Tongue twisters can help warm-up the articulators as well. Repeating the phrase, ‘You see Oz’, in an exaggerated manner stretches the mouth and jaw. Any activity that brings more openness and flexibility into the mouth area and more agility to the tongue can help improve articulation
If you’re interested to build your own skills further, here’s a brilliant guide to English pronunciation on the BBC website.
5. Be proud of the authentic, understandable you
Lastly, just remember that it is your voice, your heritage, your culture and your country that you represent whenever you stand up to speak. So be proud of all of it, and never apologise for your accent. Just learn to use your instrument well.
If you liked this, you might also like
10 Tips for… Speaking in English
How to Decide When You Should Talk Fast or Slow
The Refreshing Truth About Rehearsing Your Presentation
Simon
6th July 2018 at 5:24 pm
Cool article, but… AHEM ….”Really? Is this true? ” Yes.
Just because you disagree with the moral sentiment behind it doesn’t mean you can just pretend the facts aren’t, well, facts.
I absolutely agree that it’s a daft idea to judge people by their accent but I’m afraid the research is very clear: we all do (yes, you and I too). I even agree with most of your suggested ‘fixes’ (though there’s a cheeky bit of me that’s saying if you don’t think it matters, why are you providing fixes 😉 ). It’s easy to find exceptions to the rule (and you’ve very much done that brilliantly) but how many of us start from the position WRT the audience that these speakers do? For “normal” people it’s just as the research says.
Sadly.
Essentially, anything that adds extraneous cognitive load on the audience reduces their germane load, reducing how much they take in and so on. Accents have the same sort of impact here as things like God-awful slides with 92 thousand and one animations and a pink-on-white colour scheme.

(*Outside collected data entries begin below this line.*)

[config.mk]
export PLATFORM = sky130hd
export DESIGN_NAME = tx_port_ctrl
export DESIGN_NICKNAME = d
export VERILOG_FILES = /design/src/egr_tx_pkg.sv /design/src/tx_port_ctrl.sv
export SDC_FILE = /design/constraint.sdc
export NUM_CORES = 1
export LEC_CHECK = 0
export ABC_AREA = 1
export BUFFER_PORTS_ARGS = -buffer_cell sky130_fd_sc_hd__buf_2
export CORE_MARGIN = 1
export CORE_UTILIZATION = 50
export DETAILED_ROUTE_END_ITERATION = 6
export PLACE_DENSITY = 0.91
export SLEW_MARGIN = 30
export SYNTH_ARGS = -nofsm -noshare
export SYNTH_HDL_FRONTEND = slang
export SYNTH_SLANG_ARGS = --single-unit
[constraint.sdc]
create_clock -name clk -period 2.7 [get_ports clk]
set_input_delay 0.405 -clock clk [delete_from_list [all_inputs] [get_ports clk]]
set_output_delay 0.405 -clock clk [all_outputs]
set_load 0.02 [all_outputs]
$ cat src/hw/spi_cmd_decoder.sv
// Command frame decoder for pixel writes, display enable and status readback
`include "pov_defs.svh"

module spi_cmd_decoder (
   input  logic               clk,
   input  logic               rst_n,
   input  pov_pkg::spi_byte_t rx,
   output logic [7:0]         tx_byte,
   input  logic [15:0]        rev_count,
   output pov_pkg::pix_wr_t   pix_wr,
   output logic               disp_en
);

   pov_pkg::cmd_e          op;
   logic                   active;
   logic [2:0]             byte_idx;
   logic [7:0]             stat_lo;
   logic                   wr_valid;
   logic [`POV_ADDR_W-1:0] wr_addr;
   pov_pkg::pixel_t        wr_px;

   always_ff @(posedge clk or negedge rst_n) begin
      if (!rst_n) begin
         op       <= pov_pkg::CMD_WR_PIXEL;
         active   <= 1'b0;
         byte_idx <= 3'd0;
         tx_byte  <= 8'h00;
         disp_en  <= 1'b0;
         wr_valid <= 1'b0;
      end else begin
         wr_valid <= 1'b0;
         if (rx.valid) begin
            tx_byte <= 8'h00;
            if (rx.first) begin
               op       <= pov_pkg::cmd_e'(rx.data);
               byte_idx <= 3'd1;
               case (rx.data)
                  pov_pkg::CMD_WR_PIXEL,
                  pov_pkg::CMD_SET_CTRL: active <= 1'b1;
                  pov_pkg::CMD_RD_STATUS: begin
                     active  <= 1'b1;
                     tx_byte <= rev_count[15:8];
                  end
                  // Unknown opcode, rest of the frame is ignored
                  default: active <= 1'b0;
               endcase
            end else if (active) begin
               byte_idx <= byte_idx + 3'd1;
               case (op)
                  pov_pkg::CMD_WR_PIXEL: begin
                     if (byte_idx == 3'd4) begin
                        wr_valid <= 1'b1;
                        active   <= 1'b0;
                     end
                  end
                  pov_pkg::CMD_SET_CTRL: begin
                     disp_en <= rx.data[0];
                     active  <= 1'b0;
                  end
                  pov_pkg::CMD_RD_STATUS: begin
                     if (byte_idx == 3'd1)
                        tx_byte <= stat_lo;
                     else
                        active <= 1'b0;
                  end
                  default: active <= 1'b0;
               endcase
            end
         end
      end
   end

   // Low status byte is frozen with the high one when the opcode arrives
   always_ff @(posedge clk) begin
      if (rx.valid && rx.first)
         stat_lo <= rev_count[7:0];
      if (rx.valid && !rx.first && active && op == pov_pkg::CMD_WR_PIXEL) begin
         if (byte_idx == 3'd1)
            wr_addr <= rx.data[`POV_ADDR_W-1:0];
         else if (byte_idx == 3'd2)
            wr_px.r <= rx.data;
         else if (byte_idx == 3'd3)
            wr_px.g <= rx.data;
         else if (byte_idx == 3'd4)
            wr_px.b <= rx.data;
      end
   end

   assign pix_wr = '{valid: wr_valid, addr: wr_addr, px: wr_px};

endmodule

$ cat src/hw/image_ram.sv
// Simple dual-port pixel memory with registered read
`include "pov_defs.svh"

module image_ram (
   input  logic                   clk,
   input  pov_pkg::pix_wr_t       wr,
   input  logic [`POV_ADDR_W-1:0] rd_addr,
   output pov_pkg::pixel_t        rd_data
);

   pov_pkg::pixel_t mem [1 << `POV_ADDR_W];

   // Read before write, a colliding read sees the old pixel
   always_ff @(posedge clk) begin
      if (wr.valid)
         mem[wr.addr] <= wr.px;
      rd_data <= mem[rd_addr];
   end

endmodule

$ cat src/hw/column_scanner.sv
// Column and revolution counters with the per-tick column read sequencer
`include "pov_defs.svh"

module column_scanner (
   input  logic                   clk,
   input  logic                   rst_n,
   input  logic                   col_tick,
   input  logic                   disp_en,
   output logic [`POV_ADDR_W-1:0] rd_addr,
   input  pov_pkg::pixel_t        rd_data,
   output pov_pkg::column_t       col,
   output logic [15:0]            rev_count
);

   localparam int COL_W = $clog2(`POV_COLS);
   localparam int LED_W = $clog2(`POV_LEDS);

   logic [COL_W-1:0]                col_idx;
   logic [COL_W-1:0]                scan_col;
   logic                            busy;
   logic [LED_W-1:0]                rd_cnt;
   logic                            start;
   logic                            rd_issue;
   logic [LED_W-1:0]                rd_led;
   logic                            rd_pend;
   logic [LED_W-1:0]                led_q;
   logic                            col_valid;
   pov_pkg::pixel_t [`POV_LEDS-1:0] col_px;

   // First read goes out in the tick cycle itself
   assign start    = col_tick & disp_en;
   assign rd_issue = start | busy;
   assign rd_led   = start ? '0 : rd_cnt;
   assign rd_addr  = {start ? col_idx : scan_col, rd_led};

   always_ff @(posedge clk or negedge rst_n) begin
      if (!rst_n) begin
         col_idx   <= '0;
         scan_col  <= '0;
         rev_count <= 16'd0;
         busy      <= 1'b0;
         rd_cnt    <= '0;
         rd_pend   <= 1'b0;
         led_q     <= '0;
         col_valid <= 1'b0;
      end else begin
         rd_pend   <= rd_issue;
         led_q     <= rd_led;
         col_valid <= rd_pend && (led_q == LED_W'(`POV_LEDS - 1));
         // Rotation keeps counting with the display off
         if (col_tick) begin
            if (col_idx == COL_W'(`POV_COLS - 1)) begin
               col_idx   <= '0;
               rev_count <= rev_count + 16'd1;
            end else begin
               col_idx <= col_idx + 1'b1;
            end
         end
         if (start) begin
            scan_col <= col_idx;
            busy     <= 1'b1;
            rd_cnt   <= LED_W'(1);
         end else if (busy) begin
            rd_cnt <= rd_cnt + 1'b1;
            if (rd_cnt == LED_W'(`POV_LEDS - 1))
               busy <= 1'b0;
         end
      end
   end

   always_ff @(posedge clk) begin
      if (rd_pend)
         col_px[led_q] <= rd_data;
   end

   assign col = '{valid: col_valid, idx: scan_col, px: col_px};

endmodule

$ cat src/hw/led_driver_ctrl.sv
// Three-lane LED driver serialiser with shift clock, latch and column select
`include "pov_defs.svh"

module led_driver_ctrl (
   input  logic             clk,
   input  logic             rst_n,
   input  pov_pkg::column_t col,
   output logic             drv_sclk,
   output logic             drv_lat,
   output logic [2:0]       drv_sin,
   output logic [3:0]       col_sel
);

   localparam int LANE_W = `POV_LEDS * 8;
   localparam int CNT_W  = $clog2(LANE_W);

   logic [2:0][LANE_W-1:0] lanes;
   logic [2:0][LANE_W-1:0] sr;
   logic                   busy;
   logic                   phase;
   logic [CNT_W-1:0]       bit_cnt;
   logic [3:0]             idx_q;

   // Lane 0 red, 1 green, 2 blue. LED 0 first, MSB first within each byte
   always_comb begin
      for (int i = 0; i < `POV_LEDS; i++) begin
         lanes[0][LANE_W-1-8*i -: 8] = col.px[i].r;
         lanes[1][LANE_W-1-8*i -: 8] = col.px[i].g;
         lanes[2][LANE_W-1-8*i -: 8] = col.px[i].b;
      end
   end

   always_ff @(posedge clk or negedge rst_n) begin
      if (!rst_n) begin
         busy     <= 1'b0;
         phase    <= 1'b0;
         bit_cnt  <= '0;
         drv_sclk <= 1'b0;
         drv_lat  <= 1'b0;
         drv_sin  <= 3'b000;
         col_sel  <= 4'd0;
      end else begin
         drv_lat <= 1'b0;
         if (!busy) begin
            // A column arriving mid-shift is simply dropped
            if (col.valid) begin
               busy     <= 1'b1;
               phase    <= 1'b0;
               bit_cnt  <= '0;
               drv_sclk <= 1'b0;
               drv_sin  <= {lanes[2][LANE_W-1], lanes[1][LANE_W-1], lanes[0][LANE_W-1]};
            end
         end else if (!phase) begin
            phase    <= 1'b1;
            drv_sclk <= 1'b1;
         end else begin
            phase    <= 1'b0;
            drv_sclk <= 1'b0;
            if (bit_cnt == CNT_W'(LANE_W - 1)) begin
               busy    <= 1'b0;
               drv_lat <= 1'b1;
               col_sel <= idx_q;
               drv_sin <= 3'b000;
            end else begin
               bit_cnt <= bit_cnt + 1'b1;
               drv_sin <= {sr[2][LANE_W-2], sr[1][LANE_W-2], sr[0][LANE_W-2]};
            end
         end
      end
   end

   // Shift on the high half of each bit
   always_ff @(posedge clk) begin
      if (!busy && col.valid) begin
         sr    <= lanes;
         idx_q <= col.idx;
      end else if (busy && phase) begin
         for (int l = 0; l < 3; l++)
            sr[l] <= {sr[l][LANE_W-2:0], 1'b0};
      end
   end

endmodule

$ cat src/hw/rotation_emulator.sv
// Column tick generator standing in for the Hall sensor
`include "pov_defs.svh"

module rotation_emulator (
   input  logic clk,
   input  logic rst_n,
   output logic col_tick
);

   localparam int CNT_W = $clog2(`POV_COL_PERIOD);

   logic [CNT_W-1:0] cnt;

   // Tick lands in the cycle after the counter's last value
   always_ff @(posedge clk or negedge rst_n) begin
      if (!rst_n) begin
         cnt      <= '0;
         col_tick <= 1'b0;
      end else begin
         col_tick <= (cnt == CNT_W'(`POV_COL_PERIOD - 1));
         if (cnt == CNT_W'(`POV_COL_PERIOD - 1))
            cnt <= '0;
         else
            cnt <= cnt + 1'b1;
      end
   end

endmodule

$ cat src/hw/pov_top.sv
// POV display top level with SPI control, image memory, scanner and LED driver
`include "pov_defs.svh"

module pov_top (
   input  logic       clk,
   input  logic       rst_n,
   // SPI
   input  logic       spi_sclk,
   input  logic       spi_cs_n,
   input  logic       spi_mosi,
   output logic       spi_miso,
   // LED drivers
   output logic       drv_sclk,
   output logic       drv_lat,
   output logic [2:0] drv_sin,
   output logic [3:0] col_sel
);

   pov_pkg::spi_byte_t     rx;
   logic [7:0]             tx_byte;
   pov_pkg::pix_wr_t       pix_wr;
   logic                   disp_en;
   logic [15:0]            rev_count;
   logic                   col_tick;
   logic [`POV_ADDR_W-1:0] rd_addr;
   pov_pkg::pixel_t        rd_data;
   pov_pkg::column_t       col;

   spi_slave i_spi_slave (
      .clk      (clk),
      .rst_n    (rst_n),
      .spi_sclk (spi_sclk),
      .spi_cs_n (spi_cs_n),
      .spi_mosi (spi_mosi),
      .spi_miso (spi_miso),
      .tx_byte  (tx_byte),
      .rx       (rx)
   );

   spi_cmd_decoder i_spi_cmd_decoder (
      .clk       (clk),
      .rst_n     (rst_n),
      .rx        (rx),
      .tx_byte   (tx_byte),
      .rev_count (rev_count),
      .pix_wr    (pix_wr),
      .disp_en   (disp_en)
   );

   image_ram i_image_ram (
      .clk     (clk),
      .wr      (pix_wr),
      .rd_addr (rd_addr),
      .rd_data (rd_data)
   );

   // Hall sensor stand-in
   rotation_emulator i_rotation_emulator (
      .clk      (clk),
      .rst_n    (rst_n),
      .col_tick (col_tick)
   );

   column_scanner i_column_scanner (
      .clk       (clk),
      .rst_n     (rst_n),
      .col_tick  (col_tick),
      .disp_en   (disp_en),
      .rd_addr   (rd_addr),
      .rd_data   (rd_data),
      .col       (col),
      .rev_count (rev_count)
   );

   led_driver_ctrl i_led_driver_ctrl (
      .clk      (clk),
      .rst_n    (rst_n),
      .col      (col),
      .drv_sclk (drv_sclk),
      .drv_lat  (drv_lat),
      .drv_sin  (drv_sin),
      .col_sel  (col_sel)
   );

endmodule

Got to stress though – I’m with you on the fixes!
Jim Harvey
13th July 2018 at 11:20 am
Hi Simon,
On your question – ‘I even agree with most of your suggested ‘fixes’ (though there’s a cheeky bit of me that’s saying if you don’t think it matters, why are you providing fixes)…’

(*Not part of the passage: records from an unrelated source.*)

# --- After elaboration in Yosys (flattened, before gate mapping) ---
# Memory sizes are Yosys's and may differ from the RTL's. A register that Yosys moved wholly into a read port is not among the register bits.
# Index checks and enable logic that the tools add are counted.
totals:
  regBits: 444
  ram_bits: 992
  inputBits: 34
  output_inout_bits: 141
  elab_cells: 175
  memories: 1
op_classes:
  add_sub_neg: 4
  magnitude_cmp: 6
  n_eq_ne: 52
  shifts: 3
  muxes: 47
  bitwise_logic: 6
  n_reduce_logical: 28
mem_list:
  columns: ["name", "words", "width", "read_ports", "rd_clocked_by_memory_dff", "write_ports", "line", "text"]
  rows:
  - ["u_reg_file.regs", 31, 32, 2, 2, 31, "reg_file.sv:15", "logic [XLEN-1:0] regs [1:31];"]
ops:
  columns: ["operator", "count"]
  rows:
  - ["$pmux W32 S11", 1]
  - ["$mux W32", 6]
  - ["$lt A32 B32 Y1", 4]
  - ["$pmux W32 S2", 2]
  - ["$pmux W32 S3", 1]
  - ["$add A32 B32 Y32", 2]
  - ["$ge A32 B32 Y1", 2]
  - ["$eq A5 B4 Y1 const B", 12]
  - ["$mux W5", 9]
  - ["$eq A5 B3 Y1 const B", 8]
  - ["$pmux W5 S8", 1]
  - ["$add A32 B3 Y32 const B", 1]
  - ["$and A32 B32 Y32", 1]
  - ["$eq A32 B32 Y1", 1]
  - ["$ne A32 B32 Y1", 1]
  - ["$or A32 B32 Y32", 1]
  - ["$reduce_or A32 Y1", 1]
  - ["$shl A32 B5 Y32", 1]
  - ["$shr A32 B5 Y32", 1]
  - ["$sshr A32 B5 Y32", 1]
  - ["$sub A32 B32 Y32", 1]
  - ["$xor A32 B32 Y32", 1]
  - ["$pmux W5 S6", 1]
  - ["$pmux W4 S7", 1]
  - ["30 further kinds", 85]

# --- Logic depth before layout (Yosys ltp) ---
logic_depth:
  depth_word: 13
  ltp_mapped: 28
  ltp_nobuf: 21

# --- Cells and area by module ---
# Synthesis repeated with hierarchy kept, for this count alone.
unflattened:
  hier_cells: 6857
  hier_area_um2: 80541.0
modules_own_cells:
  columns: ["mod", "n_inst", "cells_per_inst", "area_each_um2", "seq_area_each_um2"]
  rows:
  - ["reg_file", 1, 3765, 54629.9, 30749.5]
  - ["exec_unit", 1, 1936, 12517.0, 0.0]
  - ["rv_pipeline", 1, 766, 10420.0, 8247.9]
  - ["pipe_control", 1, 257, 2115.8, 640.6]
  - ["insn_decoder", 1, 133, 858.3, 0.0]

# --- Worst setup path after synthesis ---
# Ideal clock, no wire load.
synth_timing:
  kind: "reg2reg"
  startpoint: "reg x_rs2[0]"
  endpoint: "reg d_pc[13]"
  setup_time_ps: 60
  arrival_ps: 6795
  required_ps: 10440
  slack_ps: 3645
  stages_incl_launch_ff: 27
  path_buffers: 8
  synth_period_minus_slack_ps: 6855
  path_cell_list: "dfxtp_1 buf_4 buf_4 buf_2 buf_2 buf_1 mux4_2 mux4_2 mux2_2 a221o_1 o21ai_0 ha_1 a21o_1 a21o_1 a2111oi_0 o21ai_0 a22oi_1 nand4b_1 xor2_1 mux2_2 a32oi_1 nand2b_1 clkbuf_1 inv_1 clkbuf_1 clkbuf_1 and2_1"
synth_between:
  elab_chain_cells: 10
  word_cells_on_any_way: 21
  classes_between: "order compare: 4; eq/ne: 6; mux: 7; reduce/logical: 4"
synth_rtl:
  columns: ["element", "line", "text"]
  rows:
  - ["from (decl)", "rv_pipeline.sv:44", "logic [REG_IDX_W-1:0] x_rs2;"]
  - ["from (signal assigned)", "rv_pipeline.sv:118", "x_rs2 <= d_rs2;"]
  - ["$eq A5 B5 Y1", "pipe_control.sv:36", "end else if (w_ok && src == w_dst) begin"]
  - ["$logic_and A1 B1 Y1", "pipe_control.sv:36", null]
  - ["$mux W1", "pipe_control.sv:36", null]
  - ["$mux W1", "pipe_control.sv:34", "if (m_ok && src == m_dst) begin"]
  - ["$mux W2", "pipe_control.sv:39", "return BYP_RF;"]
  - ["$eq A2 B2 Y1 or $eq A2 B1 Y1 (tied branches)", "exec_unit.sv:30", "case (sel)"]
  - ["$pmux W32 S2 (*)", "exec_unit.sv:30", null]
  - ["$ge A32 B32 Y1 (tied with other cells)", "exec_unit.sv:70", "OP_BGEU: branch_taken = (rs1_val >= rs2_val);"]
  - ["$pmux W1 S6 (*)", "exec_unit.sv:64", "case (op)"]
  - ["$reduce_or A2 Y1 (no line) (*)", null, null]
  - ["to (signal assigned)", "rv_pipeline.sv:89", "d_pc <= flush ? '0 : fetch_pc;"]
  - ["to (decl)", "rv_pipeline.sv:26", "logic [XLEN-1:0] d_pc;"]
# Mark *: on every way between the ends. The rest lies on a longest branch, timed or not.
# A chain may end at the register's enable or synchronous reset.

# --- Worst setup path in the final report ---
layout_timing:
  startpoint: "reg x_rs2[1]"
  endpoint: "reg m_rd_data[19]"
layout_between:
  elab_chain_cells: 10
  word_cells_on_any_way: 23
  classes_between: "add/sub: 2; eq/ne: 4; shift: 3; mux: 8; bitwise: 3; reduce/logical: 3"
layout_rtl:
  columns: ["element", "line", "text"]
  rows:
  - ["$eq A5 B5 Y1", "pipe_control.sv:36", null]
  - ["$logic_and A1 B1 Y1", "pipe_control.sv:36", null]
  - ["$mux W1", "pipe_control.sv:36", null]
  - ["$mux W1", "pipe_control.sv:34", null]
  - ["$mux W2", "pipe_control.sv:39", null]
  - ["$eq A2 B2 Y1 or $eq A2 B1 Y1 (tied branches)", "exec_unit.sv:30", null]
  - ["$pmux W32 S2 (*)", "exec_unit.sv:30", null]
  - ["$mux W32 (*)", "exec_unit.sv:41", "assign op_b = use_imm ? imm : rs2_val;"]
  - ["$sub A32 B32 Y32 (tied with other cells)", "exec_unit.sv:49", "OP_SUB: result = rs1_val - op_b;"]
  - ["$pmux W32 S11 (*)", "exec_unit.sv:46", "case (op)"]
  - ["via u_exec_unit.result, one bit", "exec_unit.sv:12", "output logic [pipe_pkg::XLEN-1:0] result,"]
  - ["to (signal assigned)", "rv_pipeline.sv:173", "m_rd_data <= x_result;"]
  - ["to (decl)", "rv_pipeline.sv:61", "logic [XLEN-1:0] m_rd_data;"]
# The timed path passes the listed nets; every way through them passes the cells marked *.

As I say in the article, It does matter. Very much. I’m providing ‘fixes’ because I think that people with accents can be harder to understand if their articulation, delivery, story and supporting visuals aren’t as clear as they could be.
My thesis isn’t ‘speak just as you like and hang the consequences…’; it’s ‘…love your accent and your culture, and be mindful of the audience’s right, and need to understand.’

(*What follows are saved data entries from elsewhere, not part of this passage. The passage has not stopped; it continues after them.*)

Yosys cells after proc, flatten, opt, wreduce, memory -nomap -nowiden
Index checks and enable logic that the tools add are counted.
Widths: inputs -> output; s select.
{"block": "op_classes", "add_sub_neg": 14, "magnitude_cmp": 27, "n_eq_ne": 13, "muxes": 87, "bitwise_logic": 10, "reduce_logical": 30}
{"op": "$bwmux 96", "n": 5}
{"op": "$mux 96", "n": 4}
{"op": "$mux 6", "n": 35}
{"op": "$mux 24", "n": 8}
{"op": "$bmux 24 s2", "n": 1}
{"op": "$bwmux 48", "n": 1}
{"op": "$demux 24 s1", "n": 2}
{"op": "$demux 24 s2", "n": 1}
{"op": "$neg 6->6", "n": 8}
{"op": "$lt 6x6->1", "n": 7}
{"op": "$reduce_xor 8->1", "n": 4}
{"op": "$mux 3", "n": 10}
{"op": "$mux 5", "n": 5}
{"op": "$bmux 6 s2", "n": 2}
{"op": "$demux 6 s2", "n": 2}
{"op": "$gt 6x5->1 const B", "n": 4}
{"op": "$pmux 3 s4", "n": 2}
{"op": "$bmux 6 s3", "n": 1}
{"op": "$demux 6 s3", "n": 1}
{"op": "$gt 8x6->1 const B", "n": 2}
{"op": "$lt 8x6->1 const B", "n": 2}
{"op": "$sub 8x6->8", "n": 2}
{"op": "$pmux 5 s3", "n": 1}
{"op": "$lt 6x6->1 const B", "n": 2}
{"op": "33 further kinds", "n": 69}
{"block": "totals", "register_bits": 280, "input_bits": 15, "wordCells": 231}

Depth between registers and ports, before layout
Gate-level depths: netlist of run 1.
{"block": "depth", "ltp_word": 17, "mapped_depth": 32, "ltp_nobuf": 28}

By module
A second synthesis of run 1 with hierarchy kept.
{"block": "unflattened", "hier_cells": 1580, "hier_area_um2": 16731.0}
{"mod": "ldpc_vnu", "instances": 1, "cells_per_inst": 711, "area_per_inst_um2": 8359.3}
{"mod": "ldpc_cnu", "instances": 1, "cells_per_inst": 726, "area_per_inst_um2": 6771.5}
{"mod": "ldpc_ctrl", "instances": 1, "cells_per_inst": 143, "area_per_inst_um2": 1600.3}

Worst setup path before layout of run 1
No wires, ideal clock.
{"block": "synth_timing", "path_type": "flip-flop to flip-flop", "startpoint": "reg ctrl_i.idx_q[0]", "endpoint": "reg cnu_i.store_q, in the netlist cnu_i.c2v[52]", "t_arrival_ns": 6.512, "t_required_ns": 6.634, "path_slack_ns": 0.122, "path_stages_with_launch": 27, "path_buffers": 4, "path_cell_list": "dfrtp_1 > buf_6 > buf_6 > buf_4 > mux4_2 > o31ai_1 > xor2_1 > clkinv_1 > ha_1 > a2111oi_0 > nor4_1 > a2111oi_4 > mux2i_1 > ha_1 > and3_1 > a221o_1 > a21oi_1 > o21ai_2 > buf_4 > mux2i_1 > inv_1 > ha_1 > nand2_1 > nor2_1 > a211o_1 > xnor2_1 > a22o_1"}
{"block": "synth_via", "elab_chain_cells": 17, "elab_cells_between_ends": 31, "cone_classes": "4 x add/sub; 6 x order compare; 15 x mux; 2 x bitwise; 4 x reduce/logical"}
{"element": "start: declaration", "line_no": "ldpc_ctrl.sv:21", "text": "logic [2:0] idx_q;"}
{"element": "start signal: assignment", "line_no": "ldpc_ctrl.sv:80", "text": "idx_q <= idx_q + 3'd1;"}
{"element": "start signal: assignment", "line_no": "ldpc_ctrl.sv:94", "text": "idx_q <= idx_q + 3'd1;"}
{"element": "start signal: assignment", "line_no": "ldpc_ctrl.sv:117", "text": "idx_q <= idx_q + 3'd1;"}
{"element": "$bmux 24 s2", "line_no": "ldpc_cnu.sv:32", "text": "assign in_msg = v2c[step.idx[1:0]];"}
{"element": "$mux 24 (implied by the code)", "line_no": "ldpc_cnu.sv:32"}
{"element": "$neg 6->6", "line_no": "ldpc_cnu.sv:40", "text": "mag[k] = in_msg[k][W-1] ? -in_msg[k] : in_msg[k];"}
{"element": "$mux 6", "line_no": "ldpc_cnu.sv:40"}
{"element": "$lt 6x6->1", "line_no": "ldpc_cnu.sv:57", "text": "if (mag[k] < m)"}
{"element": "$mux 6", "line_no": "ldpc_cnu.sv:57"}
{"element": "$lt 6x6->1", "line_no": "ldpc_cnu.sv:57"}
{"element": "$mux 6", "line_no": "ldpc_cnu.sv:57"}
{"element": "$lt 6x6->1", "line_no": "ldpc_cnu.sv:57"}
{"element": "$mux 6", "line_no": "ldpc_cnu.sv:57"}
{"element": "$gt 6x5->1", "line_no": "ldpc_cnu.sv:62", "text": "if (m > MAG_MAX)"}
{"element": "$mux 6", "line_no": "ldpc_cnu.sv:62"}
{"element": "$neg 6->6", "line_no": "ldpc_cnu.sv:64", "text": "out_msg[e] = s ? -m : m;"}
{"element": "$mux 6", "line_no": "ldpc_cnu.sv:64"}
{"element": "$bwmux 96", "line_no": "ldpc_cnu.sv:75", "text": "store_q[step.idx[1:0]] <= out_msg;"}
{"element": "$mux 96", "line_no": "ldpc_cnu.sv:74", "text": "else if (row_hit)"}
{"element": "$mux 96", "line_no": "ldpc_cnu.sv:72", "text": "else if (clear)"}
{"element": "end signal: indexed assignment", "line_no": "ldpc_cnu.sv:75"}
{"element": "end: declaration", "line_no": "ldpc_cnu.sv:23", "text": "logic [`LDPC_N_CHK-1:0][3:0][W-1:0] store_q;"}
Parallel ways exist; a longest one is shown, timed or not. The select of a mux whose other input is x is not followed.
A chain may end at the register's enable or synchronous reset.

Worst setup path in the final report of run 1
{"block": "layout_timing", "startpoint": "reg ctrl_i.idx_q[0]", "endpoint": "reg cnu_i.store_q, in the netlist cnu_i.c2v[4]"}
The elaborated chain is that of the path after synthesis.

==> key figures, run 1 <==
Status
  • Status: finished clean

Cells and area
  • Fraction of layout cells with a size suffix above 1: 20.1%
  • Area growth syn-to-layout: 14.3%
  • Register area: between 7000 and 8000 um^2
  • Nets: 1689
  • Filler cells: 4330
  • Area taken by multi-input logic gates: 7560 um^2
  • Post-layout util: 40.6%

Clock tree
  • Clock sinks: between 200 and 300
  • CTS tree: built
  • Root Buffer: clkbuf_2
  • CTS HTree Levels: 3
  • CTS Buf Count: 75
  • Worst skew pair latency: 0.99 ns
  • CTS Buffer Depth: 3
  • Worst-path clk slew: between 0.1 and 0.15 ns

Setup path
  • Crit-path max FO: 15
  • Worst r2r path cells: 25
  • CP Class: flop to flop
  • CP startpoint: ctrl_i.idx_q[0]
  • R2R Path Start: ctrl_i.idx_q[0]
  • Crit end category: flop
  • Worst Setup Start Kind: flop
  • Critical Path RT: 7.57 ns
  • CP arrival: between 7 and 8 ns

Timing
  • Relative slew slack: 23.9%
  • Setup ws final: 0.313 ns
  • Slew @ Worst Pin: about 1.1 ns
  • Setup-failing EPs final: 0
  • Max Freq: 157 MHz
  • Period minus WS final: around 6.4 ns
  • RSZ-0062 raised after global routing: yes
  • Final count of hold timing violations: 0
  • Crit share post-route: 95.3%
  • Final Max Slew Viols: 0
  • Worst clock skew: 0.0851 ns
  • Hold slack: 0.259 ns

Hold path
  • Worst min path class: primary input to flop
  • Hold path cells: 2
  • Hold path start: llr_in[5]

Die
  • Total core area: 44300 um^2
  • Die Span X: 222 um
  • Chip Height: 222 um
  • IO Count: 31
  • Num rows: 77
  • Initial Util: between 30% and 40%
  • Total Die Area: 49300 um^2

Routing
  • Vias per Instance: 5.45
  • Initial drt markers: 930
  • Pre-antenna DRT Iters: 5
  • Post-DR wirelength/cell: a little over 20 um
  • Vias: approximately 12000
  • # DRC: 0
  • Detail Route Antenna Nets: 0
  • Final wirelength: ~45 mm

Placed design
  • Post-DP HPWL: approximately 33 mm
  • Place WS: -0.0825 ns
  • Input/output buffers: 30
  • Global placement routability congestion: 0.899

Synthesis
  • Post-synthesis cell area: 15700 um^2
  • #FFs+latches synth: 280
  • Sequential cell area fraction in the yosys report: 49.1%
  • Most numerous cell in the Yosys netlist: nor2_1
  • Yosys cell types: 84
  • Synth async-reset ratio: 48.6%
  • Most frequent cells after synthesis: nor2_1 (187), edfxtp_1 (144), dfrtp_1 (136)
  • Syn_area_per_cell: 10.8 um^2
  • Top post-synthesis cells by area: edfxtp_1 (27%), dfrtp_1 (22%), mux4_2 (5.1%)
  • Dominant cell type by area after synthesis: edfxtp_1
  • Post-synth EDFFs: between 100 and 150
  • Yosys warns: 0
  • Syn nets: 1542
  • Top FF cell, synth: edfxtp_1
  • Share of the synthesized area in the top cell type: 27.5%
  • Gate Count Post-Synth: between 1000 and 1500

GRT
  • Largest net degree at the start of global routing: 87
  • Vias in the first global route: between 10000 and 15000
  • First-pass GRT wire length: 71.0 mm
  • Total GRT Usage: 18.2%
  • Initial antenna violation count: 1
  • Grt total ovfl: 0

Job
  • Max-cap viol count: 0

And the very worst exponents of leaving international audiences confused after a speech are…? Native English speakers.
The ‘cheeky bit’ in me thinks that you should read the article again. (Smiley emoticon).
Sandra Zimmer
29th November 2019 at 3:00 am
Hi Jim – As always you did a thorough job of researching your topic. In this article, you agree with what I have been teaching for about 30 years -that non-native speakers don’t need to get rid of their accents; they simply need to be understood easily when they speak in English. As a Certified Lessac Voice teacher, I agree that pronunciation of consonant sounds is the easiest way to be understood. I call that having good diction. When you listen to the audio of Einstein speaking, you’ll notice that he pronounces all the consonant sounds clearly, except for the “TH” sounds which he pronounces either as “D” or “Z.” Einstein is exquisitely easy to understand because his diction is so good! For the typical business professional who is speaking English with an accent, he or she can really shorten the time it takes to speak English clearly by focusing on good diction. Oh PS, sorry to be cheeky as well, but the actor in My Fair Lady is Rex Harrison, not George Harrison. As a Beatle fan, as a voice teacher who is often compared to Prof Henry Higgins and as a former actress, I couldn’t resist ribbing you a little. 🙂
Rosie Hoyland
29th November 2019 at 9:25 am
Not cheeky at all Sandra – just well spotted! 🤦♀️ Have changed it now! Thanks
Jim Harvey
29th November 2019 at 11:42 am
Wasn’t Rex Harrison the third best drummer in the Beatles?